Ludwig van Beethoven, Skizzenblätter zu den Streichquartetten op. 132 und op. 130, Partiturskizze, Autograph
Beethoven-Haus Bonn, Sammlung Wegeler, W 4
digitalesarchiv@beethoven.de
Wissenswert
Verbindung zweier Streichquartette
Drei Streichquartette schrieb Beethoven für den russischen Fürsten Nikolaus Galitzin: op. 127, 132 und 130 (in der Reihenfolge ihres Entstehens).

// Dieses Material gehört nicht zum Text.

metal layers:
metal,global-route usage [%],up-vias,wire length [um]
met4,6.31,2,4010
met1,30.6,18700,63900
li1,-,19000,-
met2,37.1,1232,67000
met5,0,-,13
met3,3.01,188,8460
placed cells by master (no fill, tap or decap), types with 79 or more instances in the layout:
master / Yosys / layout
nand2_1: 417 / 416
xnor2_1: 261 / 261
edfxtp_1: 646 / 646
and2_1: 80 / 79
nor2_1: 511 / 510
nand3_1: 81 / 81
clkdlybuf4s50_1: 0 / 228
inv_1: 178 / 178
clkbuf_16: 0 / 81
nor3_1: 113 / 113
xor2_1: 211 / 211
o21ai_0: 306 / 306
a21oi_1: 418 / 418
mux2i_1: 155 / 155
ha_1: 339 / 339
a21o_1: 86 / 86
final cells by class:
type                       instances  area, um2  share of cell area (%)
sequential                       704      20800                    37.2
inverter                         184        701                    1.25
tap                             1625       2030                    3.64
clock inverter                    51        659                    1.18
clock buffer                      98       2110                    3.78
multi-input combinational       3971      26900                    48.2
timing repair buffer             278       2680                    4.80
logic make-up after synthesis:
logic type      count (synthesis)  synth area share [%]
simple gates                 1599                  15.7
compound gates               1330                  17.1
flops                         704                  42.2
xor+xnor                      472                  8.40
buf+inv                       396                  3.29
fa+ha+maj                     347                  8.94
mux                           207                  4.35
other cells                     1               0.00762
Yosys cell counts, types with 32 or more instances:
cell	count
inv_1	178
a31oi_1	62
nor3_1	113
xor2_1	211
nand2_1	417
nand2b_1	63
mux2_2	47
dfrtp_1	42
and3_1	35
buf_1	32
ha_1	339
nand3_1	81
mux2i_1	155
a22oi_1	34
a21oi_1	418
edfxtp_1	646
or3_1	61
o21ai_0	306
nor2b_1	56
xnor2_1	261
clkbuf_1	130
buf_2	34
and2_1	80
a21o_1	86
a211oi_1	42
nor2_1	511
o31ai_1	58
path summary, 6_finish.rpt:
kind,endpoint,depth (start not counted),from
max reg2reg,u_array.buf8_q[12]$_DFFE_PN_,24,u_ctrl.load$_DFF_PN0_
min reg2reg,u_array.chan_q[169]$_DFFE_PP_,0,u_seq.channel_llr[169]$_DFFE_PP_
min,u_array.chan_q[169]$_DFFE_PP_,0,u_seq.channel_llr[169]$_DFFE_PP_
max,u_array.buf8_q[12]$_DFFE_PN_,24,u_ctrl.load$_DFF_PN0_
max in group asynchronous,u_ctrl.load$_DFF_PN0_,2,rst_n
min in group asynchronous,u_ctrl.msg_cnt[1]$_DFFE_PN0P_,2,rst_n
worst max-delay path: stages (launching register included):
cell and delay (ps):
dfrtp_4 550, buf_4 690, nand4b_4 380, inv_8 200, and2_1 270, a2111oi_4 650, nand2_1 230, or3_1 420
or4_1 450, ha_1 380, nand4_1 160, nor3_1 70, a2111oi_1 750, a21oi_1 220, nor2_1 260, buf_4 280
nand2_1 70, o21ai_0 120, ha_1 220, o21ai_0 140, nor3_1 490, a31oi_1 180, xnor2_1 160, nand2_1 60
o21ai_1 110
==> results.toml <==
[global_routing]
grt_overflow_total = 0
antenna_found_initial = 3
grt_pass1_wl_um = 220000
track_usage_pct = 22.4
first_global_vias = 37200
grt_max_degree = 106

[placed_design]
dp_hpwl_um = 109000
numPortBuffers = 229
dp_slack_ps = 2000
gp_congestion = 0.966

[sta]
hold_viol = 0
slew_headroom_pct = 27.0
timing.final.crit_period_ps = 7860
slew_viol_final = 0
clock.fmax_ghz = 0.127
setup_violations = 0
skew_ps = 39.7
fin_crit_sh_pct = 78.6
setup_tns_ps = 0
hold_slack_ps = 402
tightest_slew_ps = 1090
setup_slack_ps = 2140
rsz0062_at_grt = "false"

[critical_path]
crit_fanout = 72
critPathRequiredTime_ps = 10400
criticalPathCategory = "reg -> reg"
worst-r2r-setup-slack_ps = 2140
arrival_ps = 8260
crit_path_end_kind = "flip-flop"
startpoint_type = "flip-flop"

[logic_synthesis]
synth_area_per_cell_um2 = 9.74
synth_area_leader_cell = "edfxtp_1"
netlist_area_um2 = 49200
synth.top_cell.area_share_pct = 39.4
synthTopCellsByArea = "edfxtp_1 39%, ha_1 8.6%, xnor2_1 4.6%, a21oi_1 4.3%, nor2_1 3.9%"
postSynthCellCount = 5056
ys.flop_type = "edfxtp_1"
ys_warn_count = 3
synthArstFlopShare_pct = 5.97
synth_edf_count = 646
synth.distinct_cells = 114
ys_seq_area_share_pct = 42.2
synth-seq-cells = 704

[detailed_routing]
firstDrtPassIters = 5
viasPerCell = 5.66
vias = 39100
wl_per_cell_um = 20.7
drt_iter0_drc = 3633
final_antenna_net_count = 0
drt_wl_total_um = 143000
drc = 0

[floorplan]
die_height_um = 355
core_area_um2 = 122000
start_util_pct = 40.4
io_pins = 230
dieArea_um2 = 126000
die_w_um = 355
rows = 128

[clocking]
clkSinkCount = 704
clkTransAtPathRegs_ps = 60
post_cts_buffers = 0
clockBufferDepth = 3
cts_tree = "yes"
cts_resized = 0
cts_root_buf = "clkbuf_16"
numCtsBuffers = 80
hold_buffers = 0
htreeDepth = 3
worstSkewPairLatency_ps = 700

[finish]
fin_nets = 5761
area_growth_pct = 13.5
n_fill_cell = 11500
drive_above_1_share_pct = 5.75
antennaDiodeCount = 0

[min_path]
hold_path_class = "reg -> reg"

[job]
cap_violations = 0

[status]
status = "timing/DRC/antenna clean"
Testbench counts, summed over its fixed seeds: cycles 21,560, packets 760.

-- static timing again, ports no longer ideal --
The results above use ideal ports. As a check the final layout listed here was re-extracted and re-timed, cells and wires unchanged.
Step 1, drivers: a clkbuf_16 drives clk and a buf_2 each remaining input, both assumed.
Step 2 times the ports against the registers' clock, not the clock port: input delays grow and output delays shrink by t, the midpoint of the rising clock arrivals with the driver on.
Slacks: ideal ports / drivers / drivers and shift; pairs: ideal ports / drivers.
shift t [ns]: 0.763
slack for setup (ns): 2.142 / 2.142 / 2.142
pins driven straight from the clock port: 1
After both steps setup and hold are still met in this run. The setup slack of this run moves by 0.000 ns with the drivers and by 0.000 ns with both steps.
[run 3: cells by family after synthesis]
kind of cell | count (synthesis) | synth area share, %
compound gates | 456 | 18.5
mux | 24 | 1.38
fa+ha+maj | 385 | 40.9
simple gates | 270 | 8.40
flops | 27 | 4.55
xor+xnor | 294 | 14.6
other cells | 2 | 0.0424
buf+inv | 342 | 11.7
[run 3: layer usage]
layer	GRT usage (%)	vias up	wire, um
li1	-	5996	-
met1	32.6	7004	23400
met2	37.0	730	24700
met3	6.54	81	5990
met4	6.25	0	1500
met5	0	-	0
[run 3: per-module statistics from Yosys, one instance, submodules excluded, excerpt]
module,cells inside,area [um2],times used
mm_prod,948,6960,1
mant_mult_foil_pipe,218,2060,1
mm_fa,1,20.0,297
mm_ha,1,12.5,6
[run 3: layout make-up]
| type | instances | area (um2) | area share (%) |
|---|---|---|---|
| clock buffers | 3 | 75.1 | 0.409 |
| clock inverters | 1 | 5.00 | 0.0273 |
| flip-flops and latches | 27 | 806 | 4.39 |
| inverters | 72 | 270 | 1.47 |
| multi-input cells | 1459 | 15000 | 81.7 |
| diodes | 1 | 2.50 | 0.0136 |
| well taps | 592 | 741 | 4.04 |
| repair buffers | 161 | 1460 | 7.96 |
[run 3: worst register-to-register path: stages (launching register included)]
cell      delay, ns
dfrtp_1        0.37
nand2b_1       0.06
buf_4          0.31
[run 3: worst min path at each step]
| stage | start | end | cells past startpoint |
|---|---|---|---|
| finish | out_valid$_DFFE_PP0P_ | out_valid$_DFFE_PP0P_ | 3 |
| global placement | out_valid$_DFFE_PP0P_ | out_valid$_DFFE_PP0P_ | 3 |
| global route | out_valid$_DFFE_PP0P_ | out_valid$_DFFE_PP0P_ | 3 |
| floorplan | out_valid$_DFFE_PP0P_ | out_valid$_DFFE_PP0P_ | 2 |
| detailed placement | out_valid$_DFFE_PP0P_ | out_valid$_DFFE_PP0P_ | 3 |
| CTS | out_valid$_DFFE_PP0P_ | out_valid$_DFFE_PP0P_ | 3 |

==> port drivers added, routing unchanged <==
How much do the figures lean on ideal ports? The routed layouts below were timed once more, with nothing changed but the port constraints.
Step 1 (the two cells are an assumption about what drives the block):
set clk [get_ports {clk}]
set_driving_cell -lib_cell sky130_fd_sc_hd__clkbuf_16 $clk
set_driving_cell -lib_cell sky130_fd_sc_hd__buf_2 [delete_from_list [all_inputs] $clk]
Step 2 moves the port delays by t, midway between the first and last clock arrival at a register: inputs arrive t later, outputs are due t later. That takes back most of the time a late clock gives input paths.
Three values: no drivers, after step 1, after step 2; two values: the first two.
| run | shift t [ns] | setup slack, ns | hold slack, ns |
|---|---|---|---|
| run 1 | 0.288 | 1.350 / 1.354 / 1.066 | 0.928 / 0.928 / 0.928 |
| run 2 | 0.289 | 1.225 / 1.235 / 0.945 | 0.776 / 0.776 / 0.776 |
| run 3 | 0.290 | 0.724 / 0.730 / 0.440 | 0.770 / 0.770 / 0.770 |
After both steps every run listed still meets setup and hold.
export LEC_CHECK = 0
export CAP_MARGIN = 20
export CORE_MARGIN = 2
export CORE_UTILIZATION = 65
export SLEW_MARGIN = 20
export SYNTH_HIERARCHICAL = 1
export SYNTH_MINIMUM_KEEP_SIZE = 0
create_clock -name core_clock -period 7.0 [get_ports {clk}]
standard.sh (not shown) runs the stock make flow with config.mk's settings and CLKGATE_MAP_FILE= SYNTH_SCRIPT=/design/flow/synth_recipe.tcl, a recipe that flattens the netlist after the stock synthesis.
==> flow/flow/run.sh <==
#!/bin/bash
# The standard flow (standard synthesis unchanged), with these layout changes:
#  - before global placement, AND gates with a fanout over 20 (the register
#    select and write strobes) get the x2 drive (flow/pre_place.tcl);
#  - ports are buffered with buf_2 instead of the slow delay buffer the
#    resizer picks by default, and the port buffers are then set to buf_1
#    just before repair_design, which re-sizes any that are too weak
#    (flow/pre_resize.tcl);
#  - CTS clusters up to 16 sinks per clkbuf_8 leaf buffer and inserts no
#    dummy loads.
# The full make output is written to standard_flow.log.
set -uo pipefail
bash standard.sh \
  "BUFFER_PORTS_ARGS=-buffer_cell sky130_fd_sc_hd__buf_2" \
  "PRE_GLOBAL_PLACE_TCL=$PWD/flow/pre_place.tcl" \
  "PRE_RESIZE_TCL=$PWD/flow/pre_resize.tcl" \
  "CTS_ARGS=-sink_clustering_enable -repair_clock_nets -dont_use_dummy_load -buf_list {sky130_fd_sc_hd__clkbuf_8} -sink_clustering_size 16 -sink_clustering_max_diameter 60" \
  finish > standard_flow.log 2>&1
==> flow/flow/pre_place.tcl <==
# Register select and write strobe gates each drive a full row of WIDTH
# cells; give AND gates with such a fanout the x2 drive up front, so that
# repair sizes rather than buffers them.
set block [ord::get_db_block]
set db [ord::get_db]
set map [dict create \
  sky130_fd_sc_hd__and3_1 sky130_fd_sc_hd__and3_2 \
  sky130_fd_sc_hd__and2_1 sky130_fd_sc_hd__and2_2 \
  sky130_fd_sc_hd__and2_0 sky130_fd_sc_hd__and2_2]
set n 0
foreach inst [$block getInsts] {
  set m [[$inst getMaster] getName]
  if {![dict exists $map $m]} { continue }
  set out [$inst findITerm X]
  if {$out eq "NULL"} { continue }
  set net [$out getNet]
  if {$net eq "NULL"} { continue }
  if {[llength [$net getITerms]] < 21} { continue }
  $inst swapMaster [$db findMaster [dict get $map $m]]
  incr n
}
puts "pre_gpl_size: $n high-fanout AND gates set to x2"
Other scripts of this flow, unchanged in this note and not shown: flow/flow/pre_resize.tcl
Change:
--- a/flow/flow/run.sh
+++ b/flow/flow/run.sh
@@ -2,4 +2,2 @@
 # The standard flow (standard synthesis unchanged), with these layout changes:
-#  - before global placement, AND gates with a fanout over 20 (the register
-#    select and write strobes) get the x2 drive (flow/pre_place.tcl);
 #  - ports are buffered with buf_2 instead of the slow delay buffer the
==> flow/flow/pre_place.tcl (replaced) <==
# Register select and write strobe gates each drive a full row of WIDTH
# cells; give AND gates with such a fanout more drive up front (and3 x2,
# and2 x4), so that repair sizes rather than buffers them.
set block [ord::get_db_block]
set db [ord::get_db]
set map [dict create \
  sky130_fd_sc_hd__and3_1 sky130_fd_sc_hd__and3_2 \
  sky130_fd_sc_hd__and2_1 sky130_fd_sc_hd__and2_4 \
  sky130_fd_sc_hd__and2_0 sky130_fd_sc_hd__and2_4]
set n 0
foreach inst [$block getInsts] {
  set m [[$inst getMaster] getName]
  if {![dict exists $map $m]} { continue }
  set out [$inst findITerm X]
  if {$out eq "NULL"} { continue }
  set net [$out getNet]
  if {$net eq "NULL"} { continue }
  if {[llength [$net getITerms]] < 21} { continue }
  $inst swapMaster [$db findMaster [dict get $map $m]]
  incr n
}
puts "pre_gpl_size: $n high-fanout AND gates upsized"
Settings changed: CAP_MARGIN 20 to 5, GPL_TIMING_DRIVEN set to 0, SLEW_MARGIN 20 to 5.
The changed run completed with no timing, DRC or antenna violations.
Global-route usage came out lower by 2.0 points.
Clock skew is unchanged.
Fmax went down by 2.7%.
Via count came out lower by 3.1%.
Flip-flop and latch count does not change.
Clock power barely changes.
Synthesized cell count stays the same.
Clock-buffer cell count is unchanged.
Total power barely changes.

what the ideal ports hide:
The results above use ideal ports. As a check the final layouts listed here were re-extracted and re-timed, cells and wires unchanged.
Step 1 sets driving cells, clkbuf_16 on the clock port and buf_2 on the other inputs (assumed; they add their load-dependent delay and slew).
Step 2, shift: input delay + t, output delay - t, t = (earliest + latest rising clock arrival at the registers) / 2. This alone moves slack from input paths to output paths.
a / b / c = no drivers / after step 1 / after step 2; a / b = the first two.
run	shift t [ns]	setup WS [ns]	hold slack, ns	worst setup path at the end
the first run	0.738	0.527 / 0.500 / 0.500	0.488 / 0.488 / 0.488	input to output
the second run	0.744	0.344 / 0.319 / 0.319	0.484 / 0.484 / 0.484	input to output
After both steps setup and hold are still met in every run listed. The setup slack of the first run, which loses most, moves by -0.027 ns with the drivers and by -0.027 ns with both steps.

Das abgebildete Doppelblatt mit Skizzen belegt die enge entstehungsgeschichtliche Verzahnung der Quartette op. 132 und 130. Die erste Seite enthält Partiturskizzen zum 3. Satz "Heiliger Dankgesang" des Streichquartetts op. 132. Die übrigen drei Seiten 2-4 enthalten Entwürfe zu einem Satz in A-Dur, der eigentlich als Schlußsatz zu op. 132 gedacht war. Wir kennen ihn heute in G-Dur als 4. Satz "Alla danza tedesca" des Quartetts op. 130. Schon Anton Schindler hatte diese Verbindung zwischen den beiden Quartetten in seiner Beethoven-Biographie von 1860 hergestellt. Als Beleg führte er an, der ursprüngliche Satz in A-Dur liege "im Original" vor. Ohne Zweifel ist dieses angesprochene Original das Doppelblatt aus der Sammlung Wegeler, das sich früher im Besitz Schindlers befand. (J.R.)